L’intelligence artificielle et le droit d’auteur sont devenus l’un des nouveaux champs de bataille politiques et économiques en France. Selon des informations rapportées par La Lettre, la Fédération française des télécoms, qui représente notamment Bouygues, Orange et Altice-SFR, aurait mené des actions d’influence auprès de députés du bloc central pour faire sortir les opérateurs télécoms du périmètre d’une future loi sur l’utilisation de contenus culturels par les fournisseurs d’IA.
Derrière cette séquence se joue un affrontement stratégique entre ayants droit, opérateurs techniques et acteurs de l’intelligence artificielle. En toile de fond, une question simple en apparence, mais hautement explosive : qui doit être juridiquement responsable lorsque des contenus protégés par le droit d’auteur sont utilisés, transportés, hébergés ou exploités dans les chaînes techniques de l’IA générative ?
Un lobbying discret autour d’un texte sensible
La Fédération française des télécoms est l’un des principaux relais des intérêts du secteur des télécommunications en France. Elle porte les positions de groupes majeurs comme Orange, Bouygues Telecom et Altice-SFR sur les textes susceptibles d’affecter leur responsabilité, leurs coûts de conformité ou leur rôle dans l’écosystème numérique.
Dans le dossier de l’IA et du droit d’auteur, l’enjeu est particulièrement sensible. Les parlementaires travaillent sur des cadres juridiques destinés à mieux encadrer l’utilisation de contenus culturels par les fournisseurs de modèles d’intelligence artificielle. Pour les opérateurs, le risque est de voir leur rôle technique requalifié ou élargi, au point de les inclure dans des obligations nouvelles liées à la circulation ou à l’exploitation de contenus protégés.

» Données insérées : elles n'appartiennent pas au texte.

## config.mk

```make
export PLATFORM = sky130hd
export DESIGN_NAME = inst_encoder
export DESIGN_NICKNAME = d
export VERILOG_FILES = /design/src/rtl/inst_encoder.sv
export SDC_FILE = /design/constraint.sdc
export NUM_CORES = 1
export LEC_CHECK = 0
export CAP_MARGIN = 0
export CELL_PAD_IN_SITES_DETAIL_PLACEMENT = 0
export CELL_PAD_IN_SITES_GLOBAL_PLACEMENT = 1
export CORE_MARGIN = 1
export CORE_UTILIZATION = 25
export CTS_CLUSTER_DIAMETER = 40
export DETAILED_ROUTE_END_ITERATION = 7
export PLACE_DENSITY = 0.69
export SKIP_LAST_GASP = 1
export SYNTH_ARGS = -nofsm -noshare
export SYNTH_HDL_FRONTEND = slang
export SYNTH_SLANG_ARGS = --single-unit
```

## constraint.sdc

```tcl
create_clock -name i_clk -period 2.4 [get_ports i_clk]
set_input_delay 0.48 -clock i_clk [delete_from_list [all_inputs] [get_ports i_clk]]
set_output_delay 0.48 -clock i_clk [all_outputs]
set_load 0.02 [all_outputs]
```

Selon l’information citée, la FFTélécoms présidée par Juliette Lallemand Victor qui est par ailleurs Secrétaire générale de Bouygues Telecom, entreprise membre du Forum économique mondial aurait cherché à convaincre des élus macronistes de limiter la portée du texte afin d’exclure les opérateurs du champ de la loi. L’objectif serait clair : éviter que les télécoms soient assimilés, de près ou de loin, à des acteurs directement responsables de l’usage de contenus culturels dans les systèmes d’IA.
Pourquoi les opérateurs veulent rester hors du champ de la loi
Pour les groupes télécoms, l’argument classique repose sur leur statut d’intermédiaires techniques. Ils fournissent l’accès, les réseaux et certaines infrastructures, mais ne produisent pas eux-mêmes les modèles d’IA ni les jeux de données culturelles utilisés pour leur entraînement.